Edit: Abbreviated example, can't copy and paste from the book, but it illustrates my problem well. These sentence are in one paragraph in this order, padded out by filler information I removed. 车来了。我坐车回家。我父母已经回来。一看到他们的目光,就退软了。喇叭开始播报当天的消息。
The rest lends itself easily to present tense, but such sequential descriptions making up a large part of the story sound weird to me. No 了 in the third sentence, so it is not "They are already at home"? I would translate the fourth sentence as something like "One glance at their expressions and I get weak at the knees", but the 了 throws me off. As for the fifth sentence, I associate 当天 with past tense, could it also be "of the (respective) day" instead of "of that (past) day?

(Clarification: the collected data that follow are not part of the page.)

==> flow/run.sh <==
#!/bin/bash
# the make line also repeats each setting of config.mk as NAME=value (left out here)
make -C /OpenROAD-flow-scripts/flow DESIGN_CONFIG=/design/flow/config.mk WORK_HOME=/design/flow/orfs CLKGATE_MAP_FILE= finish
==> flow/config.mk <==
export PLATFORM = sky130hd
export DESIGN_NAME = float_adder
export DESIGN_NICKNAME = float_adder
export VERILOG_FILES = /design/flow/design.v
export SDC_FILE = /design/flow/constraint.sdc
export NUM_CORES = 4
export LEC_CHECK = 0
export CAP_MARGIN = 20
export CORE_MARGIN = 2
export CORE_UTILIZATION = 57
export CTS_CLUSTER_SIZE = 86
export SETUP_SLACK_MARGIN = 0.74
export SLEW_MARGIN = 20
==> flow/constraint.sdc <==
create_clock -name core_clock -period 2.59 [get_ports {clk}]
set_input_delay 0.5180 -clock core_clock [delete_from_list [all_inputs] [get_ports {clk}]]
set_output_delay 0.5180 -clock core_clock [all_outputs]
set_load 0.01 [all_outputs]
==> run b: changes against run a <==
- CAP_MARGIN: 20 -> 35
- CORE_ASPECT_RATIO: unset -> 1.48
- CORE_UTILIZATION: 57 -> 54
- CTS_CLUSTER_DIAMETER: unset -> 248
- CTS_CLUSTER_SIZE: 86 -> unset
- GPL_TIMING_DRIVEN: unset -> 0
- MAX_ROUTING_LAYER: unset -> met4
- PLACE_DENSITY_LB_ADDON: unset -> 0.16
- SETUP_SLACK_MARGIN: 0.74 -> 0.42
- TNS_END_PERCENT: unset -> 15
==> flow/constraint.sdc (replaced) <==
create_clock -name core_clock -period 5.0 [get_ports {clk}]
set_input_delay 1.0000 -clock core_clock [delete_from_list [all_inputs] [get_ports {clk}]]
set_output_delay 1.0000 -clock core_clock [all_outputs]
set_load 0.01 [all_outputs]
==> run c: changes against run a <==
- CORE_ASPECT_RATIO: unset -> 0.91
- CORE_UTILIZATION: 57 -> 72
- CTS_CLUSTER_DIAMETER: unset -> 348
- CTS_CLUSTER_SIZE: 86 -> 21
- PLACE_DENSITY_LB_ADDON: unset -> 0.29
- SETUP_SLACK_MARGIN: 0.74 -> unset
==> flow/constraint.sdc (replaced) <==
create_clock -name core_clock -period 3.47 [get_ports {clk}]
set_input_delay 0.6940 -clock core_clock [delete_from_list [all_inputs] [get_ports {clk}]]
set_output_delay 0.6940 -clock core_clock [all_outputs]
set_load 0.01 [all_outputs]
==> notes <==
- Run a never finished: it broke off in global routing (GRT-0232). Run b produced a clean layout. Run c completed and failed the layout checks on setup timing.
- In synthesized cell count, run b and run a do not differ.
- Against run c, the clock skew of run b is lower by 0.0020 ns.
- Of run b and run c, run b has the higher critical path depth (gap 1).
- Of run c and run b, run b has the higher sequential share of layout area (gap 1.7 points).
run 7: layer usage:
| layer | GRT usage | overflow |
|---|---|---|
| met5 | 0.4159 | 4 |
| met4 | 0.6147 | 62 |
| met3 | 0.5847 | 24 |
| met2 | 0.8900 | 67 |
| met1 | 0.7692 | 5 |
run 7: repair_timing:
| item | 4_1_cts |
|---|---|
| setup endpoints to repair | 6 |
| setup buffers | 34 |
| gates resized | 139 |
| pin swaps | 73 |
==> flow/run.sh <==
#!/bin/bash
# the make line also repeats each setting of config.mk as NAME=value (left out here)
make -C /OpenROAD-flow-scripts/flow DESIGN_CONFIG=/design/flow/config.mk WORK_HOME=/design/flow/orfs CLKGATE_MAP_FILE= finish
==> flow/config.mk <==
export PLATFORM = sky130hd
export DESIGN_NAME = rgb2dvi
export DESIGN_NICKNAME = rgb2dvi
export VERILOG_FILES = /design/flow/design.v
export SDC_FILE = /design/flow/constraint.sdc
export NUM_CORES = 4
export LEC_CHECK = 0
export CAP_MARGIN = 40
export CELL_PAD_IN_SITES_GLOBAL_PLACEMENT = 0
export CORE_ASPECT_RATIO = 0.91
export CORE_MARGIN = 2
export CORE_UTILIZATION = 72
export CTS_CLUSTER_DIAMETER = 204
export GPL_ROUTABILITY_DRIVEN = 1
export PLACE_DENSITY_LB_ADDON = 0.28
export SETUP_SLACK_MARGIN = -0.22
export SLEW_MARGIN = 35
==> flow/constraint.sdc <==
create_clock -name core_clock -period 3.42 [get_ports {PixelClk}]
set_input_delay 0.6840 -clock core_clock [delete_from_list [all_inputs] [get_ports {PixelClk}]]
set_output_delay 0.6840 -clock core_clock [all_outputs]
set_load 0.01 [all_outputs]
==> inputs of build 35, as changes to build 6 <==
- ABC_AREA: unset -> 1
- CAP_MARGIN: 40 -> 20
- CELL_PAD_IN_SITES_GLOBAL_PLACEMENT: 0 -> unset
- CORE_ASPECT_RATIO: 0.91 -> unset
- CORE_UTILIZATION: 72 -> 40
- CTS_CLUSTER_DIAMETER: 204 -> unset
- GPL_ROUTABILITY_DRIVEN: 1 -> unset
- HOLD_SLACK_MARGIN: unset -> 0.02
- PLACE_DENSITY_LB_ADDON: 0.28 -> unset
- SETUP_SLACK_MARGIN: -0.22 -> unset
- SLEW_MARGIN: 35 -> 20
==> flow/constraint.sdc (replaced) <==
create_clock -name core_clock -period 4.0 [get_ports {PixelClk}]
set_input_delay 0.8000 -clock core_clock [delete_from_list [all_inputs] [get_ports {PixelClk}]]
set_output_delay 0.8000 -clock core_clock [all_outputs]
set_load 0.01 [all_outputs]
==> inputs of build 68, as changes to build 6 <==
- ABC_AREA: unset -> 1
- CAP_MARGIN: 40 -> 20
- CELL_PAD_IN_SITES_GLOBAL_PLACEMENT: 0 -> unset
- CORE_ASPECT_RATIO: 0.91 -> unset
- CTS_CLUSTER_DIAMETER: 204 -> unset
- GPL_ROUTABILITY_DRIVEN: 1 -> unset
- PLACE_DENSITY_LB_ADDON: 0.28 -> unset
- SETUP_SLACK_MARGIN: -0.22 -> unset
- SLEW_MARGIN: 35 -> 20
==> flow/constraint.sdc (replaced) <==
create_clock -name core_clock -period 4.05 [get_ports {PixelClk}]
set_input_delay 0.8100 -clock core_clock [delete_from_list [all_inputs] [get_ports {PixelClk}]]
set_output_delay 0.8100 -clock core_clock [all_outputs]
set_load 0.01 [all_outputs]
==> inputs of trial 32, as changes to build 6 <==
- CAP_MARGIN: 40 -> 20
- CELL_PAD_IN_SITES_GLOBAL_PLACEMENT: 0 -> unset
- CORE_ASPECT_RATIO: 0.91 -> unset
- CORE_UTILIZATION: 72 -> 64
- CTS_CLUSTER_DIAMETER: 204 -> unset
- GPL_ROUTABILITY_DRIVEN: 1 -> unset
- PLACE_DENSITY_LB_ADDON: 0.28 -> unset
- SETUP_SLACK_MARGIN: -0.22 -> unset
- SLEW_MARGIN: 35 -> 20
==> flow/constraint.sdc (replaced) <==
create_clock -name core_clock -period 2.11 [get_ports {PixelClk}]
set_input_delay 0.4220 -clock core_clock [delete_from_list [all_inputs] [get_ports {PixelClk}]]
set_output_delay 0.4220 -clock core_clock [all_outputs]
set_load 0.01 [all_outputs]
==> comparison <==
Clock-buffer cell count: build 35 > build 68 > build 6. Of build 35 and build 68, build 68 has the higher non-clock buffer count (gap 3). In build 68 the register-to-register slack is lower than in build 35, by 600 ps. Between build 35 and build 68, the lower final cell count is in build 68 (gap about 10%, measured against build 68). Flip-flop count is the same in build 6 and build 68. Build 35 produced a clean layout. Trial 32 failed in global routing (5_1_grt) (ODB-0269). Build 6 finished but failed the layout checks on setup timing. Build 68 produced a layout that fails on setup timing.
==> run C: inputs <==
Design cpu, start of the top module:
module cpu 
	(output wire [7:0] address,
	 output wire [7:0] to_memory,
	 output wire write,
	 input wire [7:0] from_memory, 
     input wire clk, reset);
clock: 5.16 ns
lec_check: 0
abc_area: 1
cap_margin: 20
core_margin: 2
core_utilization: 68
cts_cluster_diameter: 393
cts_cluster_size: 94
place_density: 0.38
setup_slack_margin: 1.37
slew_margin: 20
tns_end_percent: 10
run.sh (not shown) runs the stock make flow with config.mk's settings and CLKGATE_MAP_FILE=.
==> inputs of run M, as changes to run C <==
ABC_AREA = unset   (was 1)
CORE_UTILIZATION = 23   (was 68)
CTS_CLUSTER_DIAMETER = unset   (was 393)
CTS_CLUSTER_SIZE = unset   (was 94)
PLACE_DENSITY = unset   (was 0.38)
SETUP_SLACK_MARGIN = unset   (was 1.37)
TNS_END_PERCENT = unset   (was 10)
==> flow/constraint.sdc (replaced) <==
create_clock -name core_clock -period 5.51 [get_ports {clk}]
set_input_delay 1.1020 -clock core_clock [delete_from_list [all_inputs] [get_ports {clk}]]
set_output_delay 1.1020 -clock core_clock [all_outputs]
set_load 0.01 [all_outputs]
==> results <==
- Die size: run C is lower than run M (66%).
- Cell count: run M is larger than run C (about 7%).
- In run M the setup slack is lower than in run C, by 0.44 ns.
- Against run M, the sequential share of layout area of run C is higher by 1.3 points.
- Between run C and run M, the lower core utilization is in run M (gap 49 points).
- Against run C, the synthesized area of run M is larger by about 4.4%.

I usually don't have trouble with aspect, it's just that here the aspects conveyed feel "mixed".
Another example, from 韓松:乘客與創造者 - "三十一B的睡姿有些奇怪。我碰碰他。[...] 我随手按了呼叫钮。一个苗条的身影飘过来。乘务员由经济舱的女乘客轮流担任。她淡淡地看了一眼三十一B,又叫来另一个乘务员。两人交换了一个冷静的眼色,架上三十一B便走掉了。" More sequential description in the whole story, similar use of 了. The translation by Nathaniel Isaacson renders it all present tense.